The second, starlight, allows you to navigate your life based on your goals and values. In the same way that age-old navigators traveled the seas by starlight, so too do we navigate our lives in the light cast by our values.
The final, most important, level of attention is daylight. Only in the light of day can you define your values. It requires a deep level of attention to figure out what you want to want. Our notification-heavy lives inhibit our ability to reflect on our goals or priorities. 40 years ago, a long sit in the waiting room may have caused us to question where we were at in our lives. Nowadays we do not have such problems.
It is the obfuscation of our daylight, Williams argues, that splinters the foundations of our democracy the most. He discusses the online tendency to anger inducing content (writing in 2018, he did not have access to the pertinent term ragebait.)

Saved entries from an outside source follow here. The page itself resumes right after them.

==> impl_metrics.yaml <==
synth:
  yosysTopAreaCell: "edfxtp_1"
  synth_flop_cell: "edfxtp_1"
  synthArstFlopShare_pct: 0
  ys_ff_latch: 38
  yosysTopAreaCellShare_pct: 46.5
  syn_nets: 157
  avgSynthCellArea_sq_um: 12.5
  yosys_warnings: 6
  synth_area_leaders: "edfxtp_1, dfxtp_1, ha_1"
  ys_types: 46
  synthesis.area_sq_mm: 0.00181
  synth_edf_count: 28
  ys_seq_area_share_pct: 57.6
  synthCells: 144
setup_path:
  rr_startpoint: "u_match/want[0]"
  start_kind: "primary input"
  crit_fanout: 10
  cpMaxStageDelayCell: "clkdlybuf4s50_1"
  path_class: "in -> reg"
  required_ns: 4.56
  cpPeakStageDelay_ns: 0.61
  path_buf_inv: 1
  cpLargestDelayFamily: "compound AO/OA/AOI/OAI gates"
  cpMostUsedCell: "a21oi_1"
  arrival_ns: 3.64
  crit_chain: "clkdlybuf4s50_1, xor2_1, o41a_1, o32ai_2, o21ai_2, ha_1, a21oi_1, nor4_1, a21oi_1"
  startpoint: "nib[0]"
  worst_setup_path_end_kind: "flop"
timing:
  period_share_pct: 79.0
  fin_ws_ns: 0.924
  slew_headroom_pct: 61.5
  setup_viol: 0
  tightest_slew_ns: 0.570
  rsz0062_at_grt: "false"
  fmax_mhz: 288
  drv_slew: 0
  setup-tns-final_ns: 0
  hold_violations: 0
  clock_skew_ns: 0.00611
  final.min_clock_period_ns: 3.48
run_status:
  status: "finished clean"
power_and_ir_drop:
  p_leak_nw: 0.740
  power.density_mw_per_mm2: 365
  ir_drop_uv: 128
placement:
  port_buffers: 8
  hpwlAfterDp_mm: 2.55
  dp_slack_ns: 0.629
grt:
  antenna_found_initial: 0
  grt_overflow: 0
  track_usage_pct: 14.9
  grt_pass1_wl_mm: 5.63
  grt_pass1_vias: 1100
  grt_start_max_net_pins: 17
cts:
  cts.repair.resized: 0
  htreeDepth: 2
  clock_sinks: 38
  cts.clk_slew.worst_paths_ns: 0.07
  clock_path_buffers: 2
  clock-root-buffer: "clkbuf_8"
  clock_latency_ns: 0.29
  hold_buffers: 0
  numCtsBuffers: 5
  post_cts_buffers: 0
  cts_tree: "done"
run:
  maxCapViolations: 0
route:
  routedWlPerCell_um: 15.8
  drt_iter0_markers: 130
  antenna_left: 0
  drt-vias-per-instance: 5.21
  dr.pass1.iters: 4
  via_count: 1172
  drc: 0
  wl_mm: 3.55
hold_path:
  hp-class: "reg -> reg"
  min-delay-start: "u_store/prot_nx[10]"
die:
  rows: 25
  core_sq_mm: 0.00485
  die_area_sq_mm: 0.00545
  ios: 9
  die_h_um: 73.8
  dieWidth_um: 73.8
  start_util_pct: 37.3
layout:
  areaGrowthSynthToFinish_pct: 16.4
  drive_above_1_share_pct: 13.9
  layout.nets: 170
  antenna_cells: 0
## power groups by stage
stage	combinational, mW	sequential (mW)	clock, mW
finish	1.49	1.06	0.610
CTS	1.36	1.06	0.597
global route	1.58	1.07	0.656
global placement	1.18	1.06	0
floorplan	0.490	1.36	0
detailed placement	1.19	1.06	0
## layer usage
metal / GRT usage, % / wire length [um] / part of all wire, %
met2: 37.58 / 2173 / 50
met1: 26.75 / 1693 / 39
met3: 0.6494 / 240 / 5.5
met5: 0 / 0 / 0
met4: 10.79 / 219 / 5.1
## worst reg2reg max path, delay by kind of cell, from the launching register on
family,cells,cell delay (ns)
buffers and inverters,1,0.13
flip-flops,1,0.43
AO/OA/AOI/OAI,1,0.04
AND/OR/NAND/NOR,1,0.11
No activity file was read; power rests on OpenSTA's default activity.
File: src/rtl/tlb_pkg.sv
package tlb_pkg;
  typedef enum logic [1:0] {
    CMD_NONE  = 2'd0,
    CMD_FLUSH = 2'd1,
    CMD_WIRE  = 2'd2,
    CMD_FILL  = 2'd3
  } tlb_cmd_e;

  localparam int NPROBE     = 3;
  localparam int PROBE_LK   = 0;
  localparam int PROBE_FILL = 1;
  localparam int PROBE_WIRE = 2;
endpackage

File: src/rtl/tlb_match.sv
// Compares one page number against all slot keys at once.
module tlb_match #(
  parameter int ENTRIES = 16,
  parameter int VPN_W   = 20,
  localparam int IDX_W  = (ENTRIES > 1) ? $clog2(ENTRIES) : 1
) (
  input  logic [ENTRIES-1:0]            valid,
  input  logic [ENTRIES-1:0][VPN_W-1:0] keys,
  input  logic [VPN_W-1:0]              vpn,
  output logic [ENTRIES-1:0]            hit_vec,
  output logic [IDX_W-1:0]              hit_idx
);
  for (genvar e = 0; e < ENTRIES; e++) begin : g_cmp
    assign hit_vec[e] = valid[e] && (keys[e] == vpn);
  end

  // Keys are unique among valid slots, so OR-ing the indices is exact.
  always_comb begin
    hit_idx = '0;
    for (int i = 0; i < ENTRIES; i++) begin
      if (hit_vec[i]) hit_idx = hit_idx | IDX_W'(i);
    end
  end
endmodule
File: src/rtl/shadow_cfg_pkg.sv
package shadow_cfg_pkg;
   localparam int NUM_VEC = 4;

   typedef enum logic [1:0] {
      VEC_INTSEL = 2'd0,
      VEC_MASK   = 2'd1,
      VEC_PAT1   = 2'd2,
      VEC_PAT0   = 2'd3
   } vec_e;

   localparam logic [7:0] COMMIT_OFF = 8'hF0;

   // Relative offsets of the set and clear aliases; vector v sits at 0x10*(v+1).
   function automatic logic [7:0] set_off(input int v);
      return 8'(8'h14 + 8'(v) * 8'h10);
   endfunction

   function automatic logic [7:0] clr_off(input int v);
      return 8'(8'h18 + 8'(v) * 8'h10);
   endfunction
endpackage

File: src/rtl/shadow_decode.sv
module shadow_decode
   import shadow_cfg_pkg::*;
#(
   parameter int ADDR_W    = 12,
   parameter int DATA_W    = 32,
   parameter int NUM_PORTS = 4,
   localparam int PORT_W   = (NUM_PORTS > 1) ? $clog2(NUM_PORTS) : 1
) (
   input  logic                clk,
   input  logic                rst_n,
   input  logic                wr_en,
   input  logic [ADDR_W-1:0]   wr_addr,
   input  logic [DATA_W-1:0]   wr_data,
   output logic [NUM_VEC-1:0]  set_hit,
   output logic [NUM_VEC-1:0]  clr_hit,
   output logic                commit_ok,
   output logic                commit_bad,
   output logic [PORT_W-1:0]   commit_port
);
   logic upper_zero;
   logic commit_hit;
   logic port_in_range;

   generate
      if (ADDR_W > 8) begin : g_upper
         assign upper_zero = (wr_addr[ADDR_W-1:8] == '0);
      end else begin : g_no_upper
         assign upper_zero = 1'b1;
      end
   endgenerate

   for (genvar v = 0; v < NUM_VEC; v++) begin : g_vec
      assign set_hit[v] = wr_en && upper_zero && (wr_addr[7:0] == set_off(v));
      assign clr_hit[v] = wr_en && upper_zero && (wr_addr[7:0] == clr_off(v));
   end

   assign commit_hit    = wr_en && upper_zero && (wr_addr[7:0] == COMMIT_OFF);
   assign port_in_range = (wr_data < DATA_W'(NUM_PORTS));
   assign commit_ok     = commit_hit && port_in_range;
   assign commit_bad    = commit_hit && !port_in_range;
   assign commit_port   = wr_data[PORT_W-1:0];

   // at most one alias or the commit register is decoded per write
   assert_one_target_R7: assert property (@(posedge clk) disable iff (!rst_n)
      $countones({set_hit, clr_hit, commit_ok, commit_bad}) <= 1);
endmodule

File: src/rtl/shadow_stage.sv
module shadow_stage #(
   parameter int DATA_W = 32
) (
   input  logic              clk,
   input  logic              rst_n,
   input  logic              set_hit,
   input  logic              clr_hit,
   input  logic              wipe,
   input  logic [DATA_W-1:0] wr_data,
   output logic [DATA_W-1:0] set_q,
   output logic [DATA_W-1:0] clr_q
);
   always_ff @(posedge clk or negedge rst_n) begin
      if (!rst_n) begin
         set_q <= '0;
         clr_q <= '0;
      end else if (wipe) begin
         set_q <= '0;
         clr_q <= '0;
      end else if (set_hit) begin
         set_q <= set_q | wr_data;
         clr_q <= clr_q & ~wr_data;
      end else if (clr_hit) begin
         clr_q <= clr_q | wr_data;
         set_q <= set_q & ~wr_data;
      end
   end

   // a bit is never staged for both set and clear
   assert_no_overlap_R2: assert property (@(posedge clk) disable iff (!rst_n)
      (set_q & clr_q) == '0);

   // a wipe empties both planes
   assert_wipe_empties_R5: assert property (@(posedge clk) disable iff (!rst_n)
      wipe |=> (set_q == '0) && (clr_q == '0));

   // without a hit or wipe this vector holds its state
   assert_hold_idle_R8: assert property (@(posedge clk) disable iff (!rst_n)
      !(set_hit || clr_hit || wipe) |=> $stable(set_q) && $stable(clr_q));
endmodule
--- config.mk ---
export PLATFORM = sky130hd
export DESIGN_NAME = frac_out_divider
export DESIGN_NICKNAME = d
export VERILOG_FILES = /design/src/rtl/frac_div_pkg.sv /design/src/rtl/fdiv_spread.sv /design/src/rtl/fdiv_ratio.sv /design/src/rtl/fdiv_fsm.sv /design/src/rtl/frac_out_divider.sv
export SDC_FILE = /design/constraint.sdc
export NUM_CORES = 1
export LEC_CHECK = 0
export BUFFER_PORTS_ARGS = -buffer_cell sky130_fd_sc_hd__buf_2
export CORE_MARGIN = 3
export CORE_UTILIZATION = 66
export CTS_BUF_LIST = sky130_fd_sc_hd__clkbuf_8 sky130_fd_sc_hd__clkbuf_16
export DETAILED_ROUTE_END_ITERATION = 7
export GPL_TIMING_DRIVEN = 0
export PLACE_DENSITY = 0.88
export REMOVE_ABC_BUFFERS = 1
export SYNTH_ARGS = -nofsm -noshare
export SYNTH_HDL_FRONTEND = slang
export SYNTH_SLANG_ARGS = --single-unit
--- constraint.sdc ---
create_clock -name clk -period 15.95 [get_ports clk]
set_clock_uncertainty 0.05 [all_clocks]
set_input_delay 4.785 -clock clk [delete_from_list [all_inputs] [get_ports clk]]
set_output_delay 4.785 -clock clk [all_outputs]
set_load 0.005 [all_outputs]
==> src/rtl/tdl_pkg.sv <==
`timescale 1ns/1ps
package tdl_pkg;
    typedef enum logic [1:0] {
        ST_IDLE        = 2'd0,
        ST_ADDR_SETTLE = 2'd1,
        ST_DIS_SETTLE  = 2'd2
    } settle_state_t;
endpackage

==> src/rtl/tdl_line.sv <==
`timescale 1ns/1ps
module tdl_line #(
    parameter int BASE_CYC = 2,
    parameter int STEP_CYC = 1,
    parameter int ADDR_W   = 7
) (
    input  logic              clk_i,
    input  logic              rst_i,
    input  logic              din_i,
    input  logic [ADDR_W-1:0] addr_i,
    output logic              tap_o,
    output logic              busy_o
);
    localparam int NSEL  = 2 ** ADDR_W;
    localparam int LEN   = BASE_CYC + (NSEL - 1) * STEP_CYC;
    localparam int IDX_W = $clog2(LEN);

    logic [LEN-1:0]   stage_q;
    logic [IDX_W-1:0] tap_idx;

    // stage 0 holds the newest sample; everything clears on reset
    always_ff @(posedge clk_i) begin
        if (rst_i) begin
            stage_q <= '0;
        end else begin
            stage_q <= {stage_q[LEN-2:0], din_i};
        end
    end

    // live select, no capture; index grows with the select
    assign tap_idx = IDX_W'(BASE_CYC - 1 + int'(addr_i) * STEP_CYC);
    assign tap_o   = stage_q[tap_idx];
    assign busy_o  = |stage_q;
endmodule

==> src/rtl/tdl_settle.sv <==
`timescale 1ns/1ps
module tdl_settle
    import tdl_pkg::*;
#(
    parameter int STEP_CYC = 1,
    parameter int ADDR_W   = 7
) (
    input  logic              clk_i,
    input  logic              rst_i,
    input  logic              din_i,
    input  logic [ADDR_W-1:0] addr_i,
    input  logic              oe_n_i,
    input  logic              line_busy_i,
    output logic              settling_o
);
    localparam int MAXW  = (2 ** ADDR_W - 1) * STEP_CYC;
    localparam int CNT_W = $clog2(MAXW + 1);

    settle_state_t     state_q, state_d;
    logic [CNT_W-1:0]  cnt_q, cnt_d, run_nxt, delta, need;
    logic [ADDR_W-1:0] addr_q;
    logic              oe_n_q;
    logic              inc, dis_trig, clear_ok;

    assign inc      = addr_i > addr_q;
    assign delta    = CNT_W'((int'(addr_i) - int'(addr_q)) * STEP_CYC);
    assign need     = CNT_W'(int'(addr_i) * STEP_CYC);
    assign dis_trig = oe_n_i & ~oe_n_q & (din_i | line_busy_i);
    assign clear_ok = oe_n_i & ~din_i;
    assign run_nxt  = !clear_ok ? '0 :
                      (cnt_q == CNT_W'(MAXW)) ? cnt_q : cnt_q + 1'b1;

    always_comb begin
        state_d = state_q;
        cnt_d   = cnt_q;
        if (dis_trig && need != '0) begin
            state_d = ST_DIS_SETTLE;
            cnt_d   = '0;
        end else begin
            unique case (state_q)
                ST_IDLE: begin
                    if (inc) begin
                        state_d = ST_ADDR_SETTLE;
                        cnt_d   = delta;
                    end
                end
                ST_ADDR_SETTLE: begin
                    if (inc) begin
                        cnt_d = delta;
                    end else if (cnt_q == CNT_W'(1)) begin
                        state_d = ST_IDLE;
                        cnt_d   = '0;
                    end else begin
                        cnt_d = cnt_q - 1'b1;
                    end
                end
                ST_DIS_SETTLE: begin
                    cnt_d = run_nxt;
                    if (run_nxt >= need && !inc) begin
                        state_d = ST_IDLE;
                        cnt_d   = '0;
                    end
                end
                default: begin
                    state_d = ST_IDLE;
                    cnt_d   = '0;
                end
            endcase
        end
    end

    always_ff @(posedge clk_i) begin
        if (rst_i) begin
            state_q <= ST_IDLE;
            cnt_q   <= '0;
            addr_q  <= addr_i;
            oe_n_q  <= 1'b1;
        end else begin
            state_q <= state_d;
            cnt_q   <= cnt_d;
            addr_q  <= addr_i;
            oe_n_q  <= oe_n_i;
        end
    end

    always_comb begin
        settling_o = (state_q != ST_IDLE);
    end


    inc_flag_chk: assert property (@(posedge clk_i) disable iff (rst_i)
        inc |=> settling_o);

    addr_cnt_chk: assert property (@(posedge clk_i) disable iff (rst_i)
        (state_q == ST_ADDR_SETTLE) |-> (cnt_q != '0));

    dis_hold_chk: assert property (@(posedge clk_i) disable iff (rst_i)
        (state_q == ST_DIS_SETTLE && !oe_n_i && addr_i != '0) |=> settling_o);

    idle_dis_chk: assert property (@(posedge clk_i) disable iff (rst_i)
        (state_q == ST_IDLE && oe_n_i && !oe_n_q && !din_i && !line_busy_i && !inc)
        |=> !settling_o);
endmodule

==> src/rtl/tapdelay_prog.sv <==
`timescale 1ns/1ps
module tapdelay_prog #(
    parameter int BASE_CYC = 2,
    parameter int STEP_CYC = 1,
    parameter int ADDR_W   = 7
) (
    input  logic              clk_i,
    input  logic              rst_i,
    input  logic              din_i,
    input  logic [ADDR_W-1:0] addr_i,
    input  logic              oe_n_i,
    output logic              q_o,
    output logic              qn_o,
    output logic              settling_o
);
    logic tap, busy;

    tdl_line #(.BASE_CYC(BASE_CYC), .STEP_CYC(STEP_CYC), .ADDR_W(ADDR_W)) u_line (
        .clk_i (clk_i),
        .rst_i (rst_i),
        .din_i (din_i),
        .addr_i(addr_i),
        .tap_o (tap),
        .busy_o(busy)
    );

    tdl_settle #(.STEP_CYC(STEP_CYC), .ADDR_W(ADDR_W)) u_settle (
        .clk_i      (clk_i),
        .rst_i      (rst_i),
        .din_i      (din_i),
        .addr_i     (addr_i),
        .oe_n_i     (oe_n_i),
        .line_busy_i(busy),
        .settling_o (settling_o)
    );

    assign q_o  = tap & ~oe_n_i & ~rst_i;
    assign qn_o = ~q_o;


    compl_chk: assert property (@(posedge clk_i) disable iff (rst_i)
        q_o != qn_o);

    clamp_chk: assert property (@(posedge clk_i) disable iff (rst_i)
        oe_n_i |-> (!q_o && qn_o));

    rst_out_chk: assert property (@(posedge clk_i)
        rst_i |=> !settling_o);
endmodule

==> config.mk <==
export PLATFORM = sky130hd
export DESIGN_NAME = tapdelay_prog
export DESIGN_NICKNAME = d
export VERILOG_FILES = /design/src/rtl/tdl_pkg.sv /design/src/rtl/tdl_line.sv /design/src/rtl/tdl_settle.sv /design/src/rtl/tapdelay_prog.sv
export SDC_FILE = /design/constraint.sdc
export NUM_CORES = 1
export LEC_CHECK = 0
export BUFFER_PORTS_ARGS = -buffer_cell sky130_fd_sc_hd__clkbuf_2
export CORE_MARGIN = 2
export CORE_UTILIZATION = 62
export CTS_CLUSTER_DIAMETER = 120
export DETAILED_ROUTE_END_ITERATION = 16
export PLACE_DENSITY = 0.77
export RECOVER_POWER = 25
export SLEW_MARGIN = 10
export SYNTH_ARGS = -nofsm -noshare
export SYNTH_HDL_FRONTEND = slang
export SYNTH_SLANG_ARGS = --single-unit
export TNS_END_PERCENT = 1
==> constraint.sdc <==
create_clock -name clk_i -period 3.6 [get_ports clk_i]
set_clock_uncertainty 0.05 [all_clocks]
set_input_delay 0.18 -clock clk_i [delete_from_list [all_inputs] [get_ports clk_i]]
set_output_delay 0.18 -clock clk_i [all_outputs]
set_load 0.1 [all_outputs]
==> impl_metrics.py <==
metrics = {
    "status": {
        "status": "complete, no violations",
    },
    "worst_setup_path": {
        "path_max_fanout": 11,
        "crit_chain": "dlygate4sd3_1 -> clkbuf_2 -> nand3_1 -> xnor2_2 -> buf_4 -> mux2i_1 -> a32oi_1 -> a31oi_1 -> nor2_1 -> nand4_1 -> o31a_1 -> buf_12",
        "cp_top_family": "buffers and inverters",
        "setup.worst_path.start": "addr_i[2]",
        "path_buf_inv": 4,
        "reg2reg_from": "u_settle.cnt_q[1]",
        "slowest_stage": "dlygate4sd3_1",
        "worstPathArrival_ps": 3120,
        "critical_path_class": "in2out",
        "cp-start-kind": "primary input",
        "max_stage_delay_ps": 520,
        "worst_setup_path_end_kind": "primary output",
        "cp.required_ps": 3370,
    },
    "routing": {
        "drt-total-wl_um": 14200,
        "dr_total_vias": 4660,
        "ant_nets": 0,
        "routed_via_density": 6.01,
        "drt_iter0_markers": 332,
        "route.detailed.drc": 0,
        "wire_per_inst_um": 18.3,
        "drtPass1Iterations": 5,
    },
    "floorplanning": {
        "core_region_area_um2": 9860,
        "rows": 36,
        "fp.dieH_um": 105,
        "fp.dieW_um": 105,
        "die-area_um2": 11100,
        "ios": 14,
        "start_util_pct": 64.3,
    },
    "timing": {
        "max_freq_ghz": 0.298,
        "setup_viol": 0,
        "final-max-slew-violation-count": 0,
        "rsz0062_at_grt": "no",
        "min_period_over_period_pct": 93.1,
        "period_minus_slack_ps": 3350,
        "hold_viol_final": 0,
        "slew_headroom_pct": 53.8,
        "tns_ps": 0,
        "worst_pin_slew_ps": 687,
    },
    "worst_hold_path": {
        "min-delay-path-class": "in2reg",
        "min_from": "rst_i",
    },
    "final_layout": {
        "n_fill_cell": 711,
        "diodes": 0,
        "final_cell_area_um2": 7200,
        "area_growth_pct": 13.5,
        "final_common_cell": "dfxtp_1",
        "drive_gt1_share_pct": 13.1,
        "nNetsFinal": 661,
        "final_cell_mix": "146 x dfxtp_1, 135 x nor2b_1, 36 x nand2_1, 34 x nor4_1, 33 x mux4_2",
    },
    "synth": {
        "synthArstFlopShare_pct": 0,
        "synth.largest_area_cell": "dfxtp_1",
        "synthDistinctLibCells": 47,
        "synth-seq-cells": 146,
        "avgSynthCellArea_um2": 10.3,
        "syn_inst": 615,
        "syn_area_um2": 6340,
        "syn_nets": 646,
        "synth_edf_count": 0,
        "synth_area_leaders": "dfxtp_1 46%, nor2b_1 13%, mux4_2 12%",
        "synth-main-ff-cell": "dfxtp_1",
        "synth-warning-count": 0,
        "synth_top_area_share_pct": 46.1,
        "ys_seq_area_share_pct": 46.1,
    },
    "power": {
        "max-vdd-ir-drop_v": 0.000422,
        "p_sw_share_pct": 25.0,
        "power_density_nw_per_um2": 532,
        "pwr-share-seq_pct": 43.6,
        "clkPwrFrac_pct": 45.9,
        "power.net_switching_uw": 957,
        "intPower_uw": 2870,
        "p_comb_share_pct": 10.5,
        "p_leak_uw": 0.00282,
    },
    "run": {
        "cap_viol_max_count": 0,
    },
    "placement": {
        "place_congestion": 0.882,
        "dp_hpwl_um": 9510,
        "placed_area_um2": 6530,
        "port_buffers": 13,
    },
    "grt": {
        "grt_antenna_before_repair": 0,
        "grt_first_pass_wirelength_um": 23400,
        "grt_max_degree": 72,
        "overflow": 0,
        "grt_pass1_vias": 4685,
        "grt_use_total_pct": 27.4,
    },
    "clock_network": {
        "clock_path_buffers": 2,
        "h-tree-depth": 4,
        "cts-root-buf": "clkbuf_8",
        "numCtsBuffers": 17,
        "clock_latency_ps": 530,
        "post_cts_buffers": 0,
        "cts.sinks": 146,
        "cts_tree": "done",
        "clkTransAtPathRegs_ps": 60,
    },
}
-- synth_stat cells (all sizes together), types with 2 or more instances --
cell type and instances:
dfxtp 146, nor2b 135, nand2 36, nor4 34
mux4 33, a21oi 22, inv 22, nand3 21
clkbuf 20, nor2 20, ha 19, buf 12
nand4 11, xnor2 10, mux2i 8, nor3 8
nand2b 7, o21ai 7, a21o 6, a32oi 4
a21boi 3, a31oi 3, xor2 3, and3 2
o211ai 2, o31ai 2, or2 2, or4 2
-- what timing repair did --
item | in CTS | in global routing
setup endpoints to repair | 0 | 2
hold endpoints to repair | 9 | 0
hold buffers | 8 | 0
resized for setup | 0 | 1
-- routing by layer --
| layer | wire length (um) | vias up | part of all wire (%) | track usage, % |
|---|---|---|---|---|
| li1 | - | 2190 | - | - |
| met4 | 316 | 0 | 2.2 | 10.5 |
| met5 | 0 | - | 0 | 0 |
| met1 | 6230 | 2282 | 44 | 35.5 |
| met3 | 787 | 32 | 5.6 | 7.24 |
| met2 | 6840 | 156 | 48 | 43.9 |
-- sequential cells by signal, summed over array words and instances (netlist names) --
register          cells
u_settle.state_q      2
u_line.stage_q      129
u_settle.cnt_q        7
u_settle.oe_n_q       1
u_settle.addr_q       7
-- through the flow --
| step | std cells | setup slack, ps | power [uW] | hold slack (ps) | utilization, % |
|---|---|---|---|---|---|
| after floorplan | 615 | 34.7 | 2000 | 158 | - |
| after global placement | 736 | 421 | 2080 | 330 | 66.2 |
| after detailed placement | 736 | 353 | 2090 | 342 | 66.2 |
| after CTS | 776 | 256 | 3850 | 67.0 | 73.0 |
| after global routing | 776 | 64.9 | 3970 | 95.5 | 73.0 |
| final | 776 | 248 | 3830 | 86.0 | 73.0 |
-- layout make-up --
cell class              count  area [um2]  area share (%)
multi-input cells         415        3200            44.4
flip-flops and latches    146        2920            40.6
clock buffers              20         435            6.05
repair buffers             28         236            3.29
well taps                 133         166            2.31
clock inverters            12         156            2.17
inverters                  22        82.6            1.15
-- final timing paths --
path,end,slack [ps],cells past startpoint
min,u_line.stage_q[1],90,2
max reg2reg,u_settle.cnt_q[0],420,15
max,qn_o,250,12
min reg2reg,u_line.stage_q[20],430,1
-- cells by family (layout without fill, tap and decap cells) --
logic type | after synthesis | count (layout) | share of synthesized area [%]
and+or+nand+nor | 283 | 283 | 25.3
DFF | 146 | 146 | 46.1
AOI/OAI and AO/OA | 58 | 58 | 6.12
buffers and inverters | 54 | 82 | 3.59
muxes | 41 | 41 | 13.0
adders and majority gates | 20 | 20 | 4.06
xor gates and xnor gates | 13 | 13 | 1.91
-- power groups by stage --
stage	clock [uW]	sequential [uW]	combinational, uW
after floorplan	0	1680	313
after global placement	0	1700	376
after detailed placement	0	1700	387
after CTS	1780	1670	397
after global routing	1850	1670	440
final	1760	1670	401
(Power assumes the default switching activity.)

While anger itself is not bad, it is only helpful when it is channeled into meaningful reform. The argument you have with your spouse is only helpful if you both walk away with an understanding of how to be a better partner. Contentious congressional debates are only valuable when they result in better representation. Flame wars (as we used to call them) and Tik Tok virtue signaling never result in reform.
As a society loses its daylight and understanding of its own values, it becomes increasingly difficult to get them to unify around common goals. Users are no longer citizens of a given country, but, instead, subdivided into microcultures. A cursory glance of our modern politics shows the consequence of such subdivisions.
In the book's closing pages, Williams provides a refreshingly concrete solution to these problems. Without claiming them as panacea, he discusses four types of changes necessary to ensure that these technologies do not leave us attentionally destitute.
The first is a rethinking of the nature and purpose of advertising.
Second, concepts around the use of technology must evolve. Viewing the use of technology as analogous to addiction inevitably places a moral burden on the user, rather than an ethical burden on the trillion-dollar companies doing their best to manipulate them.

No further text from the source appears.